실린더 슬라이스를 따라 두 점 사이의 SVG 경로 호를 계산하는 방법 (How to calculate SVG path arc between two points along the slice of a cylinder)

문제 설명

실린더 슬라이스를 따라 두 점 사이의 SVG 경로 호를 계산하는 방법 (How to calculate SVG path arc between two points along the slice of a cylinder)

저는 SVG를 활용하여 원통형 표면에 동적으로 선을 그리려고 합니다. 원통형이기 때문에 두 점 사이의 모든 직선은 실제로 원통의 타원형 슬라이스를 따르므로 타원형 호의 섹션으로 렌더링해야 합니다.

docs 상태에서 SVG 호는 다음과 같이 정의됩니다. "A rx ry x‑axis‑rotation large‑arc‑flag sweep‑flag x y"

이 호(AB)를 유도할 때 내가 어디에서 잘못되고 있는지 알려주세요.

1. 분명히 저는 제 시작점과 끝점(AB)을 알고 있습니다.
2. 나는 가정하고 있습니다. 실린더와 슬라이스의 ry는 동일합니다.
3. rx는 슬라이스의 빗변의 절반입니다.

4. θ는 x축 회전... 제 생각에는?

   • 여기서 문제가 생긴 것 같아요. 모든 선 경로를 호로 변환하려고 할 때 두 번째 이미지에서 볼 수 있듯이 일부 호는 회전하지 않을 때 완벽하게 나타납니다. 기본 원통형 타원의 호 경로를 따르십시오. 하지만 회전과 함께 재미있는 일이 일어나고 있습니다. 큰 아크 플래그를 켜면 ' 다음은 가지고 놀 수 있는 실린더와 선의 SVG입니다. 다시 말하지만, 원통 표면에 맞도록 선을 호로 만들어 원통을 통과하는 슬라이스로 형성된 타원 호와 일치하도록 하려고 합니다.

     <svg version="1.1" xmlns="http://www.w3.org/2000/svg" xmlns:xlink="http://www.w3.org/1999/xlink">
         <path id="cylinder" fill="none" stroke="#000000" stroke‑width="2" d="M 0 32 a148 32 0 0 0 296 0 a148 32 0 0 0 ‑296 0 v185 a148 32 0 0 0 296 0 v‑185"/>
         <path id="line_should_become_arc" fill="none" stroke="#000000" stroke‑width="2" d="M 37 106 L 259 148"/>
     </svg>
     

     ---

     참조 솔루션

     방법 1:

     Perhaps you want something like this (I am not familiear with JS, so don't know how to provide calculated parameters for SVG curves)

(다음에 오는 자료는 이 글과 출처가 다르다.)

// CS
module CS(clk, reset, X, Y);
	input clk, reset; 
	input [7:0] X;
	output [9:0] Y;
	reg [9:0] X1,X2, X3, X4, X5, X6, X7, X8, X9;
	wire[9:0] avg_w;
	reg [9:0] avg;
	reg [9:0] appr;
	wire[9:0] Y_keep_w;
	reg [9:0] Y;
	reg [12:0] avg_dividend;
	reg [12:0] Y_dividend;
	reg [12:0] total_num;
	reg [9:0] least;
	wire [12:0] avg_dis = 13'd9;
	wire [12:0] Y_dis = 13'd8;
	always @(negedge clk) begin
		if(reset) begin
			X1 <= 0; X2 <= 0; X3 <= 0; X4 <= 0; X5 <= 0; X6 <= 0; X7 <= 0; X8 <= 0; X9 <= 0;
			avg_dividend <= 0;
			total_num <= 0;
		end  
		else begin 
			if (total_num < 9)
				total_num <= total_num + 1;
			X1 <= X2;
			X2 <= X3;
			X3 <= X4;
			X4 <= X5;
			X5 <= X6;
			X6 <= X7;
			X7 <= X8;
			X8 <= X9;
			X9 <= X;
			avg_dividend <= X2+X3+X4+X5+X6+X7+X8+X9+X; 	
		end  
	end  
	calc c1(avg_dividend, avg_dis, avg_w);
	always @(*) begin
		avg = avg_w;
		appr = X1;
		least = 1000;
		if( (avg >= X1) && (avg - X1) < least) begin
			appr = X1;
			least = avg - X1;
		end
		if(avg >= X2 && (avg - X2) < least) begin
			appr = X2;
			least = avg - X2;
		end
		if(avg >= X3 && (avg - X3) < least) begin
			appr = X3;
			least = avg - X3;
		end
		if(avg >= X4 && (avg - X4) < least) begin
			appr = X4;
			least = avg - X4;
		end
		if(avg >= X5 && (avg - X5) < least) begin
			appr = X5;
			least = avg - X5;
		end
		if(avg >= X6 && (avg - X6) < least) begin
			appr = X6;
			least = avg - X6;
		end
		if(avg >= X7 && (avg - X7) < least) begin
			appr = X7;
			least = avg - X7;
		end
		if(avg >= X8 && (avg - X8) < least) begin
			appr = X8;
			least = avg - X8;
		end
		if(avg >= X9 && (avg - X9) < least) begin
			appr = X9;
			least = avg - X9;
		end
		Y_dividend = avg_dividend + avg_dis*appr;
	end  
	calc c2(Y_dividend, Y_dis, Y_keep_w);	
	always @(posedge clk) begin
		if (total_num >= 9)
			Y <= Y_keep_w;
	end 
endmodule
clock: 63.8 ns
lec_check: 0
abc_area: 1
cap_margin: 20
cell_pad_in_sites_global_placement: 0
core_aspect_ratio: 0.5
core_margin: 5
core_utilization: 35
cts_cluster_diameter: 157
cts_cluster_size: 98
gpl_routability_driven: 0
max_routing_layer: met4
place_density_lb_addon: 0.12
setup_slack_margin: -1.89
slew_margin: 20
tns_end_percent: 5
run.sh (not shown) runs the stock make flow with config.mk's settings and CLKGATE_MAP_FILE=.
The first run finished with timing, DRC and antenna clean.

     Angle of AB in rectangular coordinates is 15 degrees, 1/cos(15)=1.035 ‑ coefficient for rx. Y‑coordinates of blue arc are intentionally shifted by 10 pixels

     

     <svg width="400" height="400" xmlns="http://www.w3.org/2000/svg">
       <path d="M50 50 L50 250" stroke="black" fill="transparent"/>
       <path d="M50 250 A100 40 0 0 0 250 250" stroke="black" fill="transparent"/>
       <path d="M250 250 L250 50 A100 40 0 0 0 50 50 A100 40 0 0 0 250 50" stroke="black" fill="transparent"/>
       <path d="M50 150 A103.5 40 15 0 0 250 200 A103.5 40 15 0 0 50 150" stroke="black" fill="transparent"/>
       <path d="M100 210 A103.5 40 15 0 0 200 232" stroke="blue" fill="transparent"/>
     </svg>
     

     방법 2:

     It's pretty much plug and play. The only thing that required some effort is the two flags in the Arc command.

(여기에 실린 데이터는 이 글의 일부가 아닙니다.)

==> job 2088 <==
==> flow/design.v <==
module pokey_advanced (
    input clk,               
    input enable_179mhz,     
    input reset_n,           
    input [3:0] addr,        
    input [7:0] din,         
    input we,                
    output reg audio_pwm     
);
    reg [7:0] audf [0:3];  
    reg [7:0] audc [0:3];  
    reg [7:0] audctl;      
    reg [3:0]  poly4;
    reg [4:0]  poly5;
    reg [16:0] poly17; 
    reg [15:0] counter [0:3]; 
    reg [3:0]  chan_out;    
    reg [4:0] count_64k;    
    reg [6:0] count_15k;    
    reg tick_64khz;
    reg tick_15khz;
    always @(posedge clk) begin
        tick_64khz <= 0;
        tick_15khz <= 0;
        if (!reset_n) begin
            count_64k <= 0;
            count_15k <= 0;
        end else if (enable_179mhz) begin
            if (count_64k == 27) begin  
                count_64k <= 0;
                tick_64khz <= 1;
            end else begin
                count_64k <= count_64k + 1;
            end
            if (count_15k == 113) begin  
                count_15k <= 0;
                tick_15khz <= 1;
            end else begin
                count_15k <= count_15k + 1;
            end
        end
    end
    always @(posedge clk) begin
        if (!reset_n) begin
            audctl <= 0;
            audc[0]<=0; audc[1]<=0; audc[2]<=0; audc[3]<=0;
            audf[0]<=0; audf[1]<=0; audf[2]<=0; audf[3]<=0;
        end else if (we) begin
            case (addr)
                0: audf[0] <= din;
                1: audc[0] <= din;
                2: audf[1] <= din;
                3: audc[1] <= din;
                4: audf[2] <= din;
                5: audc[2] <= din;
                6: audf[3] <= din;
                7: audc[3] <= din;
                8: audctl <= din;
            endcase
        end
    end
    wire p4_next = !(poly4[3] ^ poly4[2]);
    wire p5_next = !(poly5[4] ^ poly5[2]);
    wire p17_next = !(poly17[16] ^ poly17[4]);
    always @(posedge clk) begin
        if (!reset_n) begin
            poly4 <= 4'b1011;
            poly5 <= 5'b10101;
            poly17 <= 17'b10101010101010101;
        end else if (enable_179mhz) begin
            poly4 <= {poly4[2:0], p4_next};
            poly5 <= {poly5[3:0], p5_next};
            poly17 <= {poly17[15:0], p17_next};
        end
    end
    wire link_12 = audctl[4];
    wire link_34 = audctl[3];
    wire use_15khz = audctl[0];  
    integer i;
    reg channel_tick;  
    always @(posedge clk) begin
        if (!reset_n) begin
            counter[0] <= 0; counter[1] <= 0; counter[2] <= 0; counter[3] <= 0;
            chan_out <= 0;
        end else
        for (i=0; i<4; i=i+1) begin
            channel_tick = (use_15khz) ? tick_15khz : tick_64khz;
            if (i == 0 && audctl[6]) channel_tick = enable_179mhz;
            if (i == 2 && audctl[5]) channel_tick = enable_179mhz;
            if (channel_tick) begin
                if (!((i==1 && link_12) || (i==3 && link_34))) begin
                    if (counter[i] == 0) begin
                        if (i==0 && link_12) 
                            counter[i] <= {audf[1], audf[0]}; 
                        else if (i==2 && link_34) 
                            counter[i] <= {audf[3], audf[2]}; 
                        else 
                            counter[i] <= audf[i];
                        case (audc[i][7:5])
                            3'b000: chan_out[i] <= poly17[16] && poly5[4];  
                            3'b001: chan_out[i] <= poly5[4];                
                            3'b010: chan_out[i] <= poly17[16] && poly5[4]; 
                            3'b011: chan_out[i] <= poly5[4];               
                            3'b100: chan_out[i] <= poly17[16];              
                            3'b101: chan_out[i] <= ~chan_out[i];            
                            3'b110: chan_out[i] <= poly17[16];             
                            3'b111: chan_out[i] <= ~chan_out[i];            
                        endcase
                    end else begin
                        counter[i] <= counter[i] - 1;
                    end
                end
            end
        end
    end
    reg [5:0] mixed_audio; 
    integer k;
    always @(*) begin
        mixed_audio = 0;
        for (k=0; k<4; k=k+1) begin
            if (chan_out[k]) begin
                mixed_audio = mixed_audio + audc[k][3:0];
            end
        end
    end
    reg [5:0] pwm_counter;
    always @(posedge clk) begin
        if (!reset_n) begin
            pwm_counter <= 0;
            audio_pwm <= 0;
        end else begin
            pwm_counter <= pwm_counter + 1;
            audio_pwm <= (pwm_counter < mixed_audio);
        end
    end
endmodule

     I started with the two path endpoints from your example SVG, and got rx and ry from the arc that forms the top of the cylinder. But you didn't provide any theta, so I picked one, and had to adjust the endpoints so that the slice lined up with the cylinder walls.

     var arc = document.getElementById("line_should_become_arc");
     var slice = document.getElementById("slice");
     
     var Ax = 57, Ay = 126;
     var Bx = 279, By = 168;
     
     var rx = 148;
     var ry = 32;
     var theta = 14;  // 14 deg
     
     var slice_rx = rx / Math.cos(theta * Math.PI / 180);
     
     arc.setAttribute("d", ['M', Ax,Ay, 'A', slice_rx, ry, theta, 0, 0, Bx,By].join(' '));
     
     slice.setAttribute("d", ['M', Ax,Ay, 'A', slice_rx, ry, theta, 1, 1, Bx,By].join(' '));

     <svg width="400" height="400">
         <path id="cylinder" fill="none" stroke="#000000" stroke‑width="2" d="M 0 32 a148 32 0 0 0 296 0 a148 32 0 0 0 ‑296 0 v185 a148 32 0 0 0 296 0 v‑185"/>
         <path id="slice" fill="none" stroke="#000000" stroke‑width="2" d="M 0,0"/>
         <path id="line_should_become_arc" fill="none" stroke="#f00" stroke‑width="2" d="M 0,0"/>
     </svg>

     방법 3:

     I am assuming the following: you have a 3D coordinate system Oxyz and a right circular cylinder of radius a whose axis, running along the middle of the cylinder, coincides with the Oy axis. Then the circular base of the cylinder is perpendicular to the axis Oy and is therefore parallel to (or coincides with) the coordinate plane Oxz. In this coordinate system, the cylinder can described as all 3D points with the property

     [x; y; z] such that x^2 + z^2 = a^2, while y is arbitrary or D <= y < = U.  
     

     I am assuming that the cylinder is projected from the 3D Oxyz coordinate system onto the Oxy coordinate plane so that the circle, obtained by the intersection of the cylinder with the coordinate plane Oxz, is projected as an ellipse with major axis of length a, aligned with the axis Ox, and minor axis of length b, aligned with the axis Oz. On your picture a = cylinder rx and b = ry.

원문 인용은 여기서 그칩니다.